* **EXERCISE DETAILS**: Once the line holding "localparam logic [2:0] C_CJMP" is found in the listing below, write it out and each later line exactly, up to and including the one holding "logic [7:0] cnt_q, cnt_d;".

* **SOURCE RECORDS**:
<file path="src/rtl/useq_ctrl.sv">
// useq_ctrl - microsequencer driving the micro-program counter (MPC).
//
// Each cycle in RUN the sequencing code of the current microinstruction is
// decoded and the MPC load controls are driven combinationally, so the MPC
// advances on the same edge (one microinstruction per cycle).
//
// Ports:
//   clk, rst_n            clock, asynchronous active-low reset
//   run_i                 start pulse (leaves IDLE/HALT, MPC cleared to 0)
//   upc_i                 current MPC value
//   uop_ctrl_i/cond_i/inv_i/addr_i  next-address field of the microinstruction
//   flags_i               {V,N,C,Z} registered ALU flags
//   map_addr_i, ir_valid_i, ir_ready_o  opcode dispatch handshake
//   loop_ld_i, loop_val_i loop counter load (LOOP_CNT_EN builds only)
//   mpc_en_o, mpc_sel_o, mpc_in_o, mpc_next_o  MPC controls
//   running_o, halted_o, stack_err_o           status
//
// Optional build macro: LOOP_CNT_EN adds an 8-bit loop counter that replaces
// the N flag as condition 11 of CJMP.
//
// state  | meaning
// IDLE   | after reset, waiting for run
// RUN    | executing, one microinstruction per cycle
// MAPW   | waiting for ir_valid to dispatch an opcode
// HALT   | stopped by HALT code or stack fault, waiting for run
module useq_ctrl #(
   parameter int AW    = 16,
   parameter int DEPTH = 4
) (
   input  logic          clk,
   input  logic          rst_n,
   input  logic          run_i,
   input  logic [AW-1:0] upc_i,
   input  logic [2:0]    uop_ctrl_i,
   input  logic [1:0]    uop_cond_i,
   input  logic          uop_inv_i,
   input  logic [AW-1:0] uop_addr_i,
   input  logic [3:0]    flags_i,
   input  logic [AW-1:0] map_addr_i,
   input  logic          ir_valid_i,
   output logic          ir_ready_o,
   input  logic          loop_ld_i,
   input  logic [7:0]    loop_val_i,
   output logic          mpc_en_o,
   output logic [1:0]    mpc_sel_o,
   output logic [AW-1:0] mpc_in_o,
   output logic [AW-1:0] mpc_next_o,
   output logic          running_o,
   output logic          halted_o,
   output logic          stack_err_o
);

   localparam int SPW = $clog2(DEPTH) + 1;

   localparam logic [2:0] C_NEXT  = 3'b000;
   localparam logic [2:0] C_JMP   = 3'b001;
   localparam logic [2:0] C_CJMP  = 3'b010;
   localparam logic [2:0] C_CALL  = 3'b011;
   localparam logic [2:0] C_RET   = 3'b100;
   localparam logic [2:0] C_MAP   = 3'b101;
   localparam logic [2:0] C_FETCH = 3'b110;

   typedef enum logic [1:0] {S_IDLE, S_RUN, S_MAPW, S_HALT} state_t;

   state_t           state_q, state_d;
   logic [SPW-1:0]   sp_q, sp_d;
   logic             err_q, err_d;
   logic [AW-1:0]    stack_q [DEPTH];
   logic             push;
   logic             cond;
   logic [AW-1:0]    upc_inc;
   logic [SPW-2:0]   tos_idx;

   assign upc_inc = upc_i + AW'(1);
   // sp counts entries, so the top of stack lives one below it
   assign tos_idx = sp_q[SPW-2:0] - (SPW-1)'(1);

`ifdef LOOP_CNT_EN
   logic [7:0] cnt_q, cnt_d;
   logic       loop_dec;
   logic       unused_ok;
   assign unused_ok = flags_i[3];

   always_comb begin
      cnt_d = cnt_q;
      if (loop_ld_i)     cnt_d = loop_val_i;
      else if (loop_dec) cnt_d = cnt_q - 8'd1;
   end

   always_ff @(posedge clk or negedge rst_n) begin
      if (!rst_n) cnt_q <= 8'd0;
      else        cnt_q <= cnt_d;
   end
`else
   logic unused_ok;
   assign unused_ok = ^{flags_i[3], loop_ld_i, loop_val_i};
`endif

   always_comb begin
      cond = 1'b1;
      case (uop_cond_i)
         2'b01:   cond = flags_i[0];
         2'b10:   cond = flags_i[1];
`ifdef LOOP_CNT_EN
         2'b11:   cond = (cnt_q != 8'd0);
`else
         2'b11:   cond = flags_i[2];
`endif
         default: cond = 1'b1;
      endcase
      cond = cond ^ uop_inv_i;
   end

   always_comb begin
      state_d    = state_q;
      sp_d       = sp_q;
      err_d      = err_q;
      push       = 1'b0;
      mpc_en_o   = 1'b0;
      mpc_sel_o  = 2'b00;
      mpc_in_o   = '0;
      ir_ready_o = 1'b0;
      mpc_next_o = (state_q == S_RUN) ? upc_inc : '0;
`ifdef LOOP_CNT_EN
      loop_dec   = 1'b0;
`endif
      case (state_q)
         S_IDLE, S_HALT: begin
            if (run_i) begin
               mpc_en_o = 1'b1;
               sp_d     = '0;
               err_d    = 1'b0;
               state_d  = S_RUN;
            end
         end
         S_MAPW: begin
            if (ir_valid_i) begin
               ir_ready_o = 1'b1;
               mpc_en_o   = 1'b1;
               mpc_sel_o  = 2'b11;
               mpc_in_o   = map_addr_i;
               state_d    = S_RUN;
            end
         end
         default: begin
            case (uop_ctrl_i)
               C_NEXT: begin
                  mpc_en_o  = 1'b1;
                  mpc_sel_o = 2'b10;
               end
               C_JMP: begin
                  mpc_en_o  = 1'b1;
                  mpc_sel_o = 2'b11;
                  mpc_in_o  = uop_addr_i;
               end
               C_CJMP: begin
                  mpc_en_o  = 1'b1;
                  mpc_sel_o = cond ? 2'b11 : 2'b10;
                  mpc_in_o  = cond ? uop_addr_i : '0;
`ifdef LOOP_CNT_EN
                  loop_dec  = (uop_cond_i == 2'b11) && (cnt_q != 8'd0);
`endif
               end
               C_CALL: begin
                  if (sp_q == SPW'(DEPTH)) begin
                     err_d   = 1'b1;
                     state_d = S_HALT;
                  end else begin
                     push      = 1'b1;
                     sp_d      = sp_q + SPW'(1);
                     mpc_en_o  = 1'b1;
                     mpc_sel_o = 2'b11;
                     mpc_in_o  = uop_addr_i;
                  end
               end
               C_RET: begin
                  if (sp_q == '0) begin
                     err_d   = 1'b1;
                     state_d = S_HALT;
                  end else begin
                     sp_d      = sp_q - SPW'(1);
                     mpc_en_o  = 1'b1;
                     mpc_sel_o = 2'b11;
                     mpc_in_o  = stack_q[tos_idx];
                  end
               end
               C_MAP: begin
                  if (ir_valid_i) begin
                     ir_ready_o = 1'b1;
                     mpc_en_o   = 1'b1;
                     mpc_sel_o  = 2'b11;
                     mpc_in_o   = map_addr_i;
                  end else begin
                     state_d = S_MAPW;
                  end
               end
               C_FETCH: begin
                  mpc_en_o = 1'b1;
               end
               default: state_d = S_HALT;
            endcase
         end
      endcase
   end

   always_ff @(posedge clk or negedge rst_n) begin
      if (!rst_n) begin
         state_q <= S_IDLE;
         sp_q    <= '0;
         err_q   <= 1'b0;
      end else begin
         state_q <= state_d;
         sp_q    <= sp_d;
         err_q   <= err_d;
      end
   end

   // stack contents survive reset; only sp is cleared
   always_ff @(posedge clk) begin
      if (push) stack_q[sp_q[SPW-2:0]] <= upc_inc;
   end

   assign running_o   = (state_q == S_RUN) || (state_q == S_MAPW);
   assign halted_o    = (state_q == S_HALT);
   assign stack_err_o = err_q;

endmodule

</file>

* **ANSWER**:
   localparam logic [2:0] C_CJMP  = 3'b010;
   localparam logic [2:0] C_CALL  = 3'b011;
   localparam logic [2:0] C_RET   = 3'b100;
   localparam logic [2:0] C_MAP   = 3'b101;
   localparam logic [2:0] C_FETCH = 3'b110;

   typedef enum logic [1:0] {S_IDLE, S_RUN, S_MAPW, S_HALT} state_t;

   state_t           state_q, state_d;
   logic [SPW-1:0]   sp_q, sp_d;
   logic             err_q, err_d;
   logic [AW-1:0]    stack_q [DEPTH];
   logic             push;
   logic             cond;
   logic [AW-1:0]    upc_inc;
   logic [SPW-2:0]   tos_idx;

   assign upc_inc = upc_i + AW'(1);
   // sp counts entries, so the top of stack lives one below it
   assign tos_idx = sp_q[SPW-2:0] - (SPW-1)'(1);

`ifdef LOOP_CNT_EN
   logic [7:0] cnt_q, cnt_d;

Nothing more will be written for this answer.